Today, Ginger posted a YouTube video titled "Why do anything?" where he very openly talks about his own experience with burnout and the concept of human adaptation to situations that causes us to feel "less". An example of this, that I think many Melee players can relate to, is the struggle with "feeling anything" when you are playing against an opponent you are largely expected to beat. When we make progress, it's as if our brains are trained to adapt to the success and we end up perceiving things that once brought a lot of tension and engagement, as something normal that we take for granted. I want to talk more at length about this idea and the question of why even bother competing in the long run in this post, but before that I'd like to encourage people to give Ginger's video a watch here. It's a very introspective video and I do deeply respect anyone who is willing to openly share thoughts like this on a public forum. I personally found some of the topics very thought-provoking and relatable to my own experiences in Melee.

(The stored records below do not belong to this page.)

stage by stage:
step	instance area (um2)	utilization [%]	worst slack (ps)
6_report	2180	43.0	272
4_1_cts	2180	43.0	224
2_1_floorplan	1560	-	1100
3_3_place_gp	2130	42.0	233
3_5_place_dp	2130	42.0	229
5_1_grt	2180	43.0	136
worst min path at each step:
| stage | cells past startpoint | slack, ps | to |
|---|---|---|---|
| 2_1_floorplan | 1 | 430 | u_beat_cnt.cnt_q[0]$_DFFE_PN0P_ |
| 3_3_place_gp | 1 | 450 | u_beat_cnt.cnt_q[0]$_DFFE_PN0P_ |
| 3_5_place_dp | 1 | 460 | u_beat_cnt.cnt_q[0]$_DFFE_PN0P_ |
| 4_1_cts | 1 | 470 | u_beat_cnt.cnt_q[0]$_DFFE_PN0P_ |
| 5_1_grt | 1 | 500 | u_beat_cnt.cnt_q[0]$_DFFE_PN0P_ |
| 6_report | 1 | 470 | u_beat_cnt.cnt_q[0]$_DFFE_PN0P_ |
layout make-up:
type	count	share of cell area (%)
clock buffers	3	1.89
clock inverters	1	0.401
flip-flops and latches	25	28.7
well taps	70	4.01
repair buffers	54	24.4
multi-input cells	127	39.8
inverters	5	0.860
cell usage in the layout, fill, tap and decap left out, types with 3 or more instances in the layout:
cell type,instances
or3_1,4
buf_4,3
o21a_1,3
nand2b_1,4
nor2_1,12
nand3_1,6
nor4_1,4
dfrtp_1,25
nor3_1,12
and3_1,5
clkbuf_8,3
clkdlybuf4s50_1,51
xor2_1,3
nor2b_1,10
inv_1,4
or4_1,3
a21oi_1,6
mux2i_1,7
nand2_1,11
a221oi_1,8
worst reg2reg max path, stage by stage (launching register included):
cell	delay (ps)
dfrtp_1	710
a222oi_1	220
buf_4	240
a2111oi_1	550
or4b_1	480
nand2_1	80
<file path="config.mk">
export PLATFORM = sky130hd
export DESIGN_NAME = song_sequencer
export DESIGN_NICKNAME = d
export VERILOG_FILES = /design/src/rtl/song_sequencer.sv
export SDC_FILE = /design/constraint.sdc
export NUM_CORES = 1
export LEC_CHECK = 0
export BUFFER_PORTS_ARGS = -buffer_cell sky130_fd_sc_hd__buf_2
export CAP_MARGIN = 15
export CORE_ASPECT_RATIO = 0.75
export CORE_MARGIN = 1.5
export CORE_UTILIZATION = 35
export DETAILED_ROUTE_END_ITERATION = 16
export GPL_ROUTABILITY_DRIVEN = 0
export PLACE_DENSITY = 0.61
export REMOVE_ABC_BUFFERS = 1
export SLEW_MARGIN = 20
export SYNTH_ARGS = -nofsm -noshare
export SYNTH_HDL_FRONTEND = slang
export SYNTH_SLANG_ARGS = --single-unit
</file>
<file path="constraint.sdc">
create_clock -name clk -period 8.4 [get_ports clk]
set_input_delay 0.42 -clock clk [delete_from_list [all_inputs] [get_ports clk]]
set_output_delay 0.42 -clock clk [all_outputs]
set_load 0.01 [all_outputs]
</file>
--- config.mk ---
export PLATFORM = sky130hd
export DESIGN_NAME = seq_divider
export DESIGN_NICKNAME = d
export VERILOG_FILES = /design/src/rtl/alu_pkg.sv /design/src/rtl/seq_divider_div_step.sv /design/src/rtl/seq_divider.sv
export SDC_FILE = /design/constraint.sdc
export NUM_CORES = 1
export LEC_CHECK = 0
export ABC_AREA = 1
export ABC_CLOCK_PERIOD_IN_PS = 2710
export CORE_ASPECT_RATIO = 1.5
export CORE_UTILIZATION = 30
export DETAILED_ROUTE_END_ITERATION = 6
export SLEW_MARGIN = 20
export SYNTH_ARGS = -nofsm -noshare
export SYNTH_HDL_FRONTEND = slang
export SYNTH_SLANG_ARGS = --single-unit
--- constraint.sdc ---
create_clock -name clk -period 2.71 [get_ports clk]
set_clock_uncertainty 0.2 [all_clocks]
set_input_delay 0.4065 -clock clk [delete_from_list [all_inputs] [get_ports clk]]
set_output_delay 0.4065 -clock clk [all_outputs]
set_load 0.02 [all_outputs]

The question of how to adjust when our brain naturally makes adaptations in this regard has always stumped me. Ginger mentions a concept of "living for acceleration", where we set and achieve these big goals for ourselves that we can measure as points in our life, in which we accelerated or grew greatly from. We can reach these goals and set new goals for ourselves, but life usually plays out in a way where the time in between achieving these two levels of goals is very long. And when we aren't hitting these goals it can feel like stagnation, and when things happen that make us feel like we've regressed past the initial goal, it can be mentally taxing. Later on in the video, Ginger speaks about an anxiety about feeling doomed to always loop back to this feeling of apathy, no matter what goals he ends up reaching. And that begs the question of, "Why do anything?"
Recently, something I've had to work on outside of Melee is learning to be more present. Just trying to appreciate things more and soak in the things we often take for granted. It also involves letting yourself actually feel your emotions and not bottling them up. Through this learning process, I like to think I've made strides in being happier as a person, and I hope it shows to others. I have a strong feeling it really does show greatly when I am playing Melee these days. It is obviously not an easy thing to do, but being present really does heighten the experience of Melee. You notice more of the cool interactions that can happen and begin to appreciate them more. It's not as stressful when your opponent surprises you and it may even bring you a little bit of excitement. Maybe you hear audible reactions of a person watching behind. Or it's a roaring crowd that adds to the intensity of everything. You do a cool combo and feel the rush of hearing the crowd pop off. You feel the nerves creep up, but are able to acknowledge them as a symptom of wanting to win. I think learning to be more in tune with everything that's happening in the present moment can make competing feel as fresh as when you first started and fell in love with it. And I think it's okay to feel negative feelings when you lose. But it is only when you are truly present that you realize that Melee only makes you feel so bad because you know how good it CAN feel. So my response to "Why do anything?" is just, "Because it's fun."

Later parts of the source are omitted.